Exercise prompt
Output only the lines below from the one containing "well taps | 467 | 584.3 | 2.981" to the one containing "6425 | 8040 |", exactly as written, both ends kept.

Data excerpts
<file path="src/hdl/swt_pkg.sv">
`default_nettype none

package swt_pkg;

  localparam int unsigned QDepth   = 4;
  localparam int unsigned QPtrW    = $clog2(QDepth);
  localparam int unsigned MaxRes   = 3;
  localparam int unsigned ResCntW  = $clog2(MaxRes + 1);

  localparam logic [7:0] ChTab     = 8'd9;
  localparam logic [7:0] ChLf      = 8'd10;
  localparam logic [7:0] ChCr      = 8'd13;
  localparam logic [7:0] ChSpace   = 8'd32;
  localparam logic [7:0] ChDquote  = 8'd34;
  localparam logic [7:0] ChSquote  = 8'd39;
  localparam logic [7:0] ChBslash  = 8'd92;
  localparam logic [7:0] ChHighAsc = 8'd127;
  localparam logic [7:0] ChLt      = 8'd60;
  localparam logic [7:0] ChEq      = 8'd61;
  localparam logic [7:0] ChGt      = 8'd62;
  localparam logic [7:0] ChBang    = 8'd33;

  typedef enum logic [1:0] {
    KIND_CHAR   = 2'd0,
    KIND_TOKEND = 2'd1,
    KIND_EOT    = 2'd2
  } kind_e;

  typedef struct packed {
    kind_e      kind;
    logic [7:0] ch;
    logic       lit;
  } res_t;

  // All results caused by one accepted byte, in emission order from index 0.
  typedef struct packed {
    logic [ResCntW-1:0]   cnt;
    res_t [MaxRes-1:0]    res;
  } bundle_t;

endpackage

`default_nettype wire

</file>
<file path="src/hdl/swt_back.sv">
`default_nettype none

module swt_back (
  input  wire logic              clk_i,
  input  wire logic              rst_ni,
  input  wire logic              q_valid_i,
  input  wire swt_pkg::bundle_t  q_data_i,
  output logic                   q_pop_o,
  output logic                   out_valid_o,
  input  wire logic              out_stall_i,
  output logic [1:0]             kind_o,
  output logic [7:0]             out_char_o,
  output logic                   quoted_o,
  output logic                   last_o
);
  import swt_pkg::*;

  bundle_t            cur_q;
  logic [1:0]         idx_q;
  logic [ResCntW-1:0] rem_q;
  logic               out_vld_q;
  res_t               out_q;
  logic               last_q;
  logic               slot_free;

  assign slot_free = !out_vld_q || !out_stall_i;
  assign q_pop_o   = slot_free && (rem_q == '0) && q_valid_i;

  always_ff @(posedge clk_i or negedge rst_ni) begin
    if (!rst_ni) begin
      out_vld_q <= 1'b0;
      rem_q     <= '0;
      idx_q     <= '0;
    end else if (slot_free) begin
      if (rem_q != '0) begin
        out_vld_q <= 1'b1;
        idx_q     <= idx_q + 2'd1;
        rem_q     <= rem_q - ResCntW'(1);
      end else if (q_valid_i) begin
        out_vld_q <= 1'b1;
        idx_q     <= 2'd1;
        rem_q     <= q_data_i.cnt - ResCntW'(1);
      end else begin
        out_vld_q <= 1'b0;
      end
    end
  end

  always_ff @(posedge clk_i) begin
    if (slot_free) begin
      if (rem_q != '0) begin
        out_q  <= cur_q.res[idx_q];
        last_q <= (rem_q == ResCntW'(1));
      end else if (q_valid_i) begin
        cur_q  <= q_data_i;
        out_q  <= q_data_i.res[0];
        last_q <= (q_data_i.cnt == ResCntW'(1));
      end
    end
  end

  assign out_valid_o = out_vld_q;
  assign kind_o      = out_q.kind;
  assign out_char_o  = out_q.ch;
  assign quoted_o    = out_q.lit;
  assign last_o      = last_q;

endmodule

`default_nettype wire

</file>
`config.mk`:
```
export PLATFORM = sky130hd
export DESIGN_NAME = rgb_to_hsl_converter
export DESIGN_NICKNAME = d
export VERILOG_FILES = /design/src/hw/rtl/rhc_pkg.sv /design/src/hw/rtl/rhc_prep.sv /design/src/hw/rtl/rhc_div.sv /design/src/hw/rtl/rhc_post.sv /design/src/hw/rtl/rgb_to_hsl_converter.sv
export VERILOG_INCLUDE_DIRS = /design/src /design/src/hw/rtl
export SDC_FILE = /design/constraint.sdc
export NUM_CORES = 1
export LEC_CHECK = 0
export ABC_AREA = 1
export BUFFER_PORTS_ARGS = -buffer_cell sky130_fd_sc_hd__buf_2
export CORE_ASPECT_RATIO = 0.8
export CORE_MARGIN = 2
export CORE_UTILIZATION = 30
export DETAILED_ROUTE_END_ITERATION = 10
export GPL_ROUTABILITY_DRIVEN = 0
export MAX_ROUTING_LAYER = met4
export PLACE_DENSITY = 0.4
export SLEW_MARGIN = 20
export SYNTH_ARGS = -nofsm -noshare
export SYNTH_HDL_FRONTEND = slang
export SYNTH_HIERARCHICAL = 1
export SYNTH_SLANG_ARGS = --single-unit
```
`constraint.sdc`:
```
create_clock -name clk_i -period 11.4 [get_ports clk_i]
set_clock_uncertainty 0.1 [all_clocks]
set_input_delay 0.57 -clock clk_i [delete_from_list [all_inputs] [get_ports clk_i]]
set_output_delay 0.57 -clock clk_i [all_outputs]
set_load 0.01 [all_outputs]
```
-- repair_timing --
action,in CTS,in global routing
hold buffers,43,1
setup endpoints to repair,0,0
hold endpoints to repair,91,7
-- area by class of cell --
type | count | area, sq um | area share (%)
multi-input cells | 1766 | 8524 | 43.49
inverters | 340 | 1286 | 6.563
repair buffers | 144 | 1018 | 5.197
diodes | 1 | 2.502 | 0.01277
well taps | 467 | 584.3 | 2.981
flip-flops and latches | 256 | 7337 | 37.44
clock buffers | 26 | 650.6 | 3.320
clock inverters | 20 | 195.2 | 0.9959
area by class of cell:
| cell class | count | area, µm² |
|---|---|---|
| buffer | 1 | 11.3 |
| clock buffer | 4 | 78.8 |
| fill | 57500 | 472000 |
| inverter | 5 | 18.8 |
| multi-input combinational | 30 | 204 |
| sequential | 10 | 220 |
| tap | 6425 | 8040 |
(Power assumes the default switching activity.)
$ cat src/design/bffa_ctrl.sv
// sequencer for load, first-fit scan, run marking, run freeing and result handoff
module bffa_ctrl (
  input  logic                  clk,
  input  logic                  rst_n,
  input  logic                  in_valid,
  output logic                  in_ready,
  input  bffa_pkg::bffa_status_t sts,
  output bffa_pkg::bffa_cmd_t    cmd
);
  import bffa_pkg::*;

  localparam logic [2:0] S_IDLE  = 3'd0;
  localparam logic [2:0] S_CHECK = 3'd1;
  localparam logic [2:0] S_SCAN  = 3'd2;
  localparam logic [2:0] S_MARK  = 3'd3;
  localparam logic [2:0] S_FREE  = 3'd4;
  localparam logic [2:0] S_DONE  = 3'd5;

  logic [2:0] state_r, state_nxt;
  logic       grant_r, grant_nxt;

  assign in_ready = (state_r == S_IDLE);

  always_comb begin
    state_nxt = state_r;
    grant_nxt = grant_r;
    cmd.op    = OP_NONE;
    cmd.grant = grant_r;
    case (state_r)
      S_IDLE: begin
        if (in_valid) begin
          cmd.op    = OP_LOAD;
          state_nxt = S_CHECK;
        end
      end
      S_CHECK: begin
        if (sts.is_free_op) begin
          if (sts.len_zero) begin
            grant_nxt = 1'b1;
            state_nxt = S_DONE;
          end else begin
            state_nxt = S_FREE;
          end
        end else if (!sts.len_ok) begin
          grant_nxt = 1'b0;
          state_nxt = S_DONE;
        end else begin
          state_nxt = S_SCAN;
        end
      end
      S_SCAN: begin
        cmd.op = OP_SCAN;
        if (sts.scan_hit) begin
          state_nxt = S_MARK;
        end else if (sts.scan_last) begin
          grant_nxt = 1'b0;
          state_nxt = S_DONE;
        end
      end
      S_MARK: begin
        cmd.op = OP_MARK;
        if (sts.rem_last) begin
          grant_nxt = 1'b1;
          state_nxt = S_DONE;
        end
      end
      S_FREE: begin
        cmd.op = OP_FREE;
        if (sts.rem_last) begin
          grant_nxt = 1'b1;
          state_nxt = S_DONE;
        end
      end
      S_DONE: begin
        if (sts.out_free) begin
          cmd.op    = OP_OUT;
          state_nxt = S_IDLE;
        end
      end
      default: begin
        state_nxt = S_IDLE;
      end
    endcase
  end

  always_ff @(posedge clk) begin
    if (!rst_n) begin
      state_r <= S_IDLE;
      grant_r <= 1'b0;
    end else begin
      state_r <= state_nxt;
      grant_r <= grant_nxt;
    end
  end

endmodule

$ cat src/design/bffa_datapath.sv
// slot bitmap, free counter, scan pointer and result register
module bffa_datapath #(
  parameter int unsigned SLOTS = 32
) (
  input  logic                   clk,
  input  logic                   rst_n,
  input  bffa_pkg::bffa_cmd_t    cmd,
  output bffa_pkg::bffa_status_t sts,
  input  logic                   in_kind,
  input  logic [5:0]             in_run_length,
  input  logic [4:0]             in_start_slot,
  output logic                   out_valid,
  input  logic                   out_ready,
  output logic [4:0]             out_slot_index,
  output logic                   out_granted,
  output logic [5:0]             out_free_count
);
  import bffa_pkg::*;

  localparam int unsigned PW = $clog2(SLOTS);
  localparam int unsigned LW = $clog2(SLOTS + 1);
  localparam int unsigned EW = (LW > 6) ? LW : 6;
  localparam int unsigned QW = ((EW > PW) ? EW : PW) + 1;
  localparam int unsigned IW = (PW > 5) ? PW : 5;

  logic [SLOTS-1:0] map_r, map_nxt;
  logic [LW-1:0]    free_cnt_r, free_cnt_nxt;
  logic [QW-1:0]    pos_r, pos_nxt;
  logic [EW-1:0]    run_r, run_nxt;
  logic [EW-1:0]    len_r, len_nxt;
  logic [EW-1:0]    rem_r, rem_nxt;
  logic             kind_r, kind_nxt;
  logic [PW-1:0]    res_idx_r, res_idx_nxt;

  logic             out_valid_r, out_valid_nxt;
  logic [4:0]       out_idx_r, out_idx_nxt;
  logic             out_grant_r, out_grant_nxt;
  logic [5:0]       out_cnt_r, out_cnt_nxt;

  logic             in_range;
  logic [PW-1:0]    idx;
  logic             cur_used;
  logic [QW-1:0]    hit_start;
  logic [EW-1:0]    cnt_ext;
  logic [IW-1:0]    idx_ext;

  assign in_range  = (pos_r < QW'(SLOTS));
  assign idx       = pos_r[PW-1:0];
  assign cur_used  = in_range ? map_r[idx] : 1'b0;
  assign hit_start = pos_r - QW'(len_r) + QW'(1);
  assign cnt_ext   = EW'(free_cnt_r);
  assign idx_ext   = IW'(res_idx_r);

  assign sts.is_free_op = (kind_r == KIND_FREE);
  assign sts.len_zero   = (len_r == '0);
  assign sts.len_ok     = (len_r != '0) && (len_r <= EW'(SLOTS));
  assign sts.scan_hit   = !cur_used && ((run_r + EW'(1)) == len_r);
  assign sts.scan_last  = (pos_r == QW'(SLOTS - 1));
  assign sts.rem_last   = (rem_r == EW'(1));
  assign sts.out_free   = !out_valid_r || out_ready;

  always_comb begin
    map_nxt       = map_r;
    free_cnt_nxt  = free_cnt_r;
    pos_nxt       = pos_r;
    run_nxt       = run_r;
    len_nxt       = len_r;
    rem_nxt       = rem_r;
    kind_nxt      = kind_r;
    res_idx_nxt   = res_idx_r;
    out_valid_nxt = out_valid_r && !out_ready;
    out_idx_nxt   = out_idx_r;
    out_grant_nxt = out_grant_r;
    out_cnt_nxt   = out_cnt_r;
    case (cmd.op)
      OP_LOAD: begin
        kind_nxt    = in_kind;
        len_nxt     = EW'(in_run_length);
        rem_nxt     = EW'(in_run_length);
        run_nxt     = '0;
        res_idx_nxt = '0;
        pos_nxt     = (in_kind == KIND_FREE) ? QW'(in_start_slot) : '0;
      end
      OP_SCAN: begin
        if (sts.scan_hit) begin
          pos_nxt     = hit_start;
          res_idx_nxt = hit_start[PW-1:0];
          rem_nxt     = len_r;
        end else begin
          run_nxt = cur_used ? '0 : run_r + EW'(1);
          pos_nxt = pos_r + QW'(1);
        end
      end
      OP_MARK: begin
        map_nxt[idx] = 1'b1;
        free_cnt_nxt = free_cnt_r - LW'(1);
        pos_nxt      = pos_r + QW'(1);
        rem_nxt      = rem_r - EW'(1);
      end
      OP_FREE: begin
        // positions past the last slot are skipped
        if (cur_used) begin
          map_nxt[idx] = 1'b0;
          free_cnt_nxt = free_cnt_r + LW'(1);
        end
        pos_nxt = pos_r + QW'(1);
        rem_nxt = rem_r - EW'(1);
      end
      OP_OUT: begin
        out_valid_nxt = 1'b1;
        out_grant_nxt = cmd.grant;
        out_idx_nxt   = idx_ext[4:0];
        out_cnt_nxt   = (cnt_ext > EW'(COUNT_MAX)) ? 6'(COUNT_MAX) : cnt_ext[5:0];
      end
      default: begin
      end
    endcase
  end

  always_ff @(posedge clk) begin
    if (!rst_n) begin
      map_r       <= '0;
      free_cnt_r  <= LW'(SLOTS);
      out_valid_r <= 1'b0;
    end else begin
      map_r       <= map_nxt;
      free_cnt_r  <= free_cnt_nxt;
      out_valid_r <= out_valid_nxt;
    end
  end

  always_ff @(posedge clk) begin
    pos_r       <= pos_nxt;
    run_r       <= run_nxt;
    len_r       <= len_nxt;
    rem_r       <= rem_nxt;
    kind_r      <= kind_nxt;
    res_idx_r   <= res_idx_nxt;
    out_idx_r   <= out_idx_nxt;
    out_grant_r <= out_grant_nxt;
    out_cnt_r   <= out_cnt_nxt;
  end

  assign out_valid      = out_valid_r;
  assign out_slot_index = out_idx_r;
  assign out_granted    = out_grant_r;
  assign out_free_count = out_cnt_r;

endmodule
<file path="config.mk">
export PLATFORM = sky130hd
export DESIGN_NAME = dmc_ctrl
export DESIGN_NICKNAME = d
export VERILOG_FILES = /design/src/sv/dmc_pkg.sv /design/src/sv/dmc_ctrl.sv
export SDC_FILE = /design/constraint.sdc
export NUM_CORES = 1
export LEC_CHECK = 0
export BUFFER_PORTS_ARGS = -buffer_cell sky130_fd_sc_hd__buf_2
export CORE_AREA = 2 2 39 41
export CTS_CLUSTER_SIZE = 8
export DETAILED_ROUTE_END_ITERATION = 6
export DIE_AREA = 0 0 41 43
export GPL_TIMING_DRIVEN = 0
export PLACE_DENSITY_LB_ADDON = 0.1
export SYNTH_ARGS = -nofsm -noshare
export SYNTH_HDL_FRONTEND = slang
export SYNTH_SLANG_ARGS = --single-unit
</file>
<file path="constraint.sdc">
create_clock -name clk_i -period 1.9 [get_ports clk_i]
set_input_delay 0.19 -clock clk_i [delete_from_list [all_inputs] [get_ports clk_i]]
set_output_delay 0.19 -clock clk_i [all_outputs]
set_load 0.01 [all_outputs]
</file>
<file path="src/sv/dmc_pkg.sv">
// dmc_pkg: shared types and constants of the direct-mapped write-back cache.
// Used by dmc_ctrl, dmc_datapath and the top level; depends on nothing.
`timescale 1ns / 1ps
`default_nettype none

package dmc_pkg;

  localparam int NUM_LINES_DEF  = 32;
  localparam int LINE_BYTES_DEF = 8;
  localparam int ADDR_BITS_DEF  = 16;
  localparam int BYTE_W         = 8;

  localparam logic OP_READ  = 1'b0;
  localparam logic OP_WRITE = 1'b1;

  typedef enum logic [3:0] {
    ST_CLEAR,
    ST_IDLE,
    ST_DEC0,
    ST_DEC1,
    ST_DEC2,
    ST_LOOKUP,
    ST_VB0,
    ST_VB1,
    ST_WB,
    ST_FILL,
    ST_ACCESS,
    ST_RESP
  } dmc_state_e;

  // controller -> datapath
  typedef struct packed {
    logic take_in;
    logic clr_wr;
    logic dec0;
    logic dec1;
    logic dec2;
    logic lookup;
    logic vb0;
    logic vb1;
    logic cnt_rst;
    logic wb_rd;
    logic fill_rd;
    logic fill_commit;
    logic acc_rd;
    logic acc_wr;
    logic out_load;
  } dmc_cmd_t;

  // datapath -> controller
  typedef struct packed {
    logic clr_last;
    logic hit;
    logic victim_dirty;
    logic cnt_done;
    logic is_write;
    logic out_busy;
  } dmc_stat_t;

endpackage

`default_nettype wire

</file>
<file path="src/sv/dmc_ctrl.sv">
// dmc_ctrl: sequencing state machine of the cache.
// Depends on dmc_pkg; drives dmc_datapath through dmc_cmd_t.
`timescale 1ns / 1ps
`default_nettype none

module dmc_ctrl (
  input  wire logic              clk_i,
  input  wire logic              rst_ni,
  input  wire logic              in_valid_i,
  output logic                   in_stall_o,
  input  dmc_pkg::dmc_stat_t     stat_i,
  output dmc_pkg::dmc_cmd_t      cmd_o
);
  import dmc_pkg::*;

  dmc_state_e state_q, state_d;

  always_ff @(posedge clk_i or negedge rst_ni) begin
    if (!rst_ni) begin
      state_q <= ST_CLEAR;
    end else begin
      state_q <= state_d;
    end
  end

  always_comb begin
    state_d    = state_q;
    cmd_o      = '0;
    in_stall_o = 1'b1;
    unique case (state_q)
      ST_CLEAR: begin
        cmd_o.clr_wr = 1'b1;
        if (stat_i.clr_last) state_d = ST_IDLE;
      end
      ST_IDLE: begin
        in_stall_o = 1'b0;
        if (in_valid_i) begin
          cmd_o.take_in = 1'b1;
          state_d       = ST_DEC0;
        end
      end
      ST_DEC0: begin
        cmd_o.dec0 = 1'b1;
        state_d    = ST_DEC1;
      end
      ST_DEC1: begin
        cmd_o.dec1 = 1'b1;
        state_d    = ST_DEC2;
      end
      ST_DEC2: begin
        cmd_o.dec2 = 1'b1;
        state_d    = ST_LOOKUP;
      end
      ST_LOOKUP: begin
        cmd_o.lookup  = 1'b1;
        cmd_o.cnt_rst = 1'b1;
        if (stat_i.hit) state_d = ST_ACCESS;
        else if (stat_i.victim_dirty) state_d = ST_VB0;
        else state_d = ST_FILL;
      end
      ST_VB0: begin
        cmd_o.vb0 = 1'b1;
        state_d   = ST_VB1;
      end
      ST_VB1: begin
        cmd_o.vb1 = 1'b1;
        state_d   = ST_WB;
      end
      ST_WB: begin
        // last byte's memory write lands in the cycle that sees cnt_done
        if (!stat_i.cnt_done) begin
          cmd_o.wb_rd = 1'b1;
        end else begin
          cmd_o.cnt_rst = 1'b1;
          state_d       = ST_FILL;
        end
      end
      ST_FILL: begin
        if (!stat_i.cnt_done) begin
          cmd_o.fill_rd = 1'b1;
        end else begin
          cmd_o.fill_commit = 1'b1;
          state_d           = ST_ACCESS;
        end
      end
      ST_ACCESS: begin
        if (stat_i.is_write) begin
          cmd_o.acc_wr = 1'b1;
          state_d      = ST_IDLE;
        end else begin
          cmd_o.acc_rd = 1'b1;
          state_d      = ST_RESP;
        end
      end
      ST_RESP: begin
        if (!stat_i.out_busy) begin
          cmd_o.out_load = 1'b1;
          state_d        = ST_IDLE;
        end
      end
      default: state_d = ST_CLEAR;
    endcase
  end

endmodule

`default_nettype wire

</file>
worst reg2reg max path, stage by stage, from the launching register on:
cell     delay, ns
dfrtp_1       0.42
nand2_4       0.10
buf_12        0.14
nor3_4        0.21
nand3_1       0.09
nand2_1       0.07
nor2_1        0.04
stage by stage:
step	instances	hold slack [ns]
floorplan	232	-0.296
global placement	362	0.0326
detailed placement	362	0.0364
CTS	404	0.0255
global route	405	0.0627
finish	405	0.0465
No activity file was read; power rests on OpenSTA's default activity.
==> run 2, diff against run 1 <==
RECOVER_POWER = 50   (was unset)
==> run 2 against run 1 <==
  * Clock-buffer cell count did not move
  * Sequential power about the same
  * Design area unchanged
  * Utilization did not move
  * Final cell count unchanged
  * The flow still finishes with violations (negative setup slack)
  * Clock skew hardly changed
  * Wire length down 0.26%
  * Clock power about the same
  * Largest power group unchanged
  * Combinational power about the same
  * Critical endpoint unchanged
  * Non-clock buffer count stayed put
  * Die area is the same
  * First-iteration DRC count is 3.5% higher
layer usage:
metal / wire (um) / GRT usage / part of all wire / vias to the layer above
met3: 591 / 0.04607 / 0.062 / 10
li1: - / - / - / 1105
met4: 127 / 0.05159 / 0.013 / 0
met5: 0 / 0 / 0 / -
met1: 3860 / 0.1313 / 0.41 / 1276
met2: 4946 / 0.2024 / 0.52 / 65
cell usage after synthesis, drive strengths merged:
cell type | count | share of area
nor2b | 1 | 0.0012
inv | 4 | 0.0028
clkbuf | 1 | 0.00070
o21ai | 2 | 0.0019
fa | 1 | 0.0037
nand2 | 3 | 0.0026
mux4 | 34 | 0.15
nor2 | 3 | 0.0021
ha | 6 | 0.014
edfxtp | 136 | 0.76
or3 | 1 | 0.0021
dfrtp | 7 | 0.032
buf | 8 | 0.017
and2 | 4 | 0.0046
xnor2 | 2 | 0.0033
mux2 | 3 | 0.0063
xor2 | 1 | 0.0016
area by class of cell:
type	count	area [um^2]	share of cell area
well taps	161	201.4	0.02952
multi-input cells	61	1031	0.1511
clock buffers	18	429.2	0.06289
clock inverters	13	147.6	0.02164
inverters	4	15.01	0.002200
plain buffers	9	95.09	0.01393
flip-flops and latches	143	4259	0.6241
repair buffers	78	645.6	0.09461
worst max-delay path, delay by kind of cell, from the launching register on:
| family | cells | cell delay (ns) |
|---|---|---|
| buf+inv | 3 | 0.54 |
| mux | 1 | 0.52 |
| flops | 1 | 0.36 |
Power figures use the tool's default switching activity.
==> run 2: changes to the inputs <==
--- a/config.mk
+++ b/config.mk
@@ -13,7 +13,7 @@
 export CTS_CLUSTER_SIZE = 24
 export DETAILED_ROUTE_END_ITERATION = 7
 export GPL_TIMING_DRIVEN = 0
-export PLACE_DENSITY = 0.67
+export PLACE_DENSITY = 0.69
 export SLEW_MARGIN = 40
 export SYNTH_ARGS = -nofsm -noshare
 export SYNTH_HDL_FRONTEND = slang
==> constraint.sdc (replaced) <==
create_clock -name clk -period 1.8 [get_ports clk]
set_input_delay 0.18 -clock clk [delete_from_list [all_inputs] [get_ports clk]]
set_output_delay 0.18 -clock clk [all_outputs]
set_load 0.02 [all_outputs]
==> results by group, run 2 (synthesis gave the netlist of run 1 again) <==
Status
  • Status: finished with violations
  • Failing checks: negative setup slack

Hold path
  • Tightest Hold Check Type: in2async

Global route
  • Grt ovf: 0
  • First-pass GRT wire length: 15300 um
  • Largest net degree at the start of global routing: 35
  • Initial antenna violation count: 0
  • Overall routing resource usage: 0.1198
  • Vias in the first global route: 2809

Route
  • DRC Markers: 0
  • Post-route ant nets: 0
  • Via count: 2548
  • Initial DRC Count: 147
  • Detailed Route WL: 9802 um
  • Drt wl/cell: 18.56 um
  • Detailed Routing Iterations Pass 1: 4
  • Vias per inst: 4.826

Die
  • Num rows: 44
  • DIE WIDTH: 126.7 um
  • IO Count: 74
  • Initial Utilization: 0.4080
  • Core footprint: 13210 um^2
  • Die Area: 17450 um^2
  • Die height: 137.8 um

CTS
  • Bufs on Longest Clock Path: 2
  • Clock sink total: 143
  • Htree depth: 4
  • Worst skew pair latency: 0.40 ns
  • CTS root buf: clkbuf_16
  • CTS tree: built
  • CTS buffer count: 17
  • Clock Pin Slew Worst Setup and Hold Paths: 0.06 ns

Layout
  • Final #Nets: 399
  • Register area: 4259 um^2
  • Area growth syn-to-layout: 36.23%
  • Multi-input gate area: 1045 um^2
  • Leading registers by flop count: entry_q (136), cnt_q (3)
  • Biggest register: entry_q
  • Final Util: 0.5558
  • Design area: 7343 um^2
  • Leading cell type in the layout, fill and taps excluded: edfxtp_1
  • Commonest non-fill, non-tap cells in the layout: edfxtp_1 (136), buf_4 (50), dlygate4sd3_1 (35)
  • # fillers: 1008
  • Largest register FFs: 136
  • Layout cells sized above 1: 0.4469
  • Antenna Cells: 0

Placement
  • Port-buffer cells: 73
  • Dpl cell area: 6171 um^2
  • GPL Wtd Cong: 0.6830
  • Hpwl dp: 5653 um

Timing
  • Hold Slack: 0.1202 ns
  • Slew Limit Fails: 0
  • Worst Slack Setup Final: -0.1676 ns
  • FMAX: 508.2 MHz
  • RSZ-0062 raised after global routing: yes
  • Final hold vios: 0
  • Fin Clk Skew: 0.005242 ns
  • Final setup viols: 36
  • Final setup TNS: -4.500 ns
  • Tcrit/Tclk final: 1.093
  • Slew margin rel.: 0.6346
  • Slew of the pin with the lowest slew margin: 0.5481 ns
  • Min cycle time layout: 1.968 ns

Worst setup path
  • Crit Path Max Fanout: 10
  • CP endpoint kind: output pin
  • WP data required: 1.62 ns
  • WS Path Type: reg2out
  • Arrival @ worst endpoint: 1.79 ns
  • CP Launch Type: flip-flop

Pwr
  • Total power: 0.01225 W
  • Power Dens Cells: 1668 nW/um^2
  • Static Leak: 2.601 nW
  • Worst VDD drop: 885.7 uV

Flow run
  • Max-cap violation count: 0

Solution to this problem
well taps | 467 | 584.3 | 2.981
flip-flops and latches | 256 | 7337 | 37.44
clock buffers | 26 | 650.6 | 3.320
clock inverters | 20 | 195.2 | 0.9959
area by class of cell:
| cell class | count | area, µm² |
|---|---|---|
| buffer | 1 | 11.3 |
| clock buffer | 4 | 78.8 |
| fill | 57500 | 472000 |
| inverter | 5 | 18.8 |
| multi-input combinational | 30 | 204 |
| sequential | 10 | 220 |
| tap | 6425 | 8040 |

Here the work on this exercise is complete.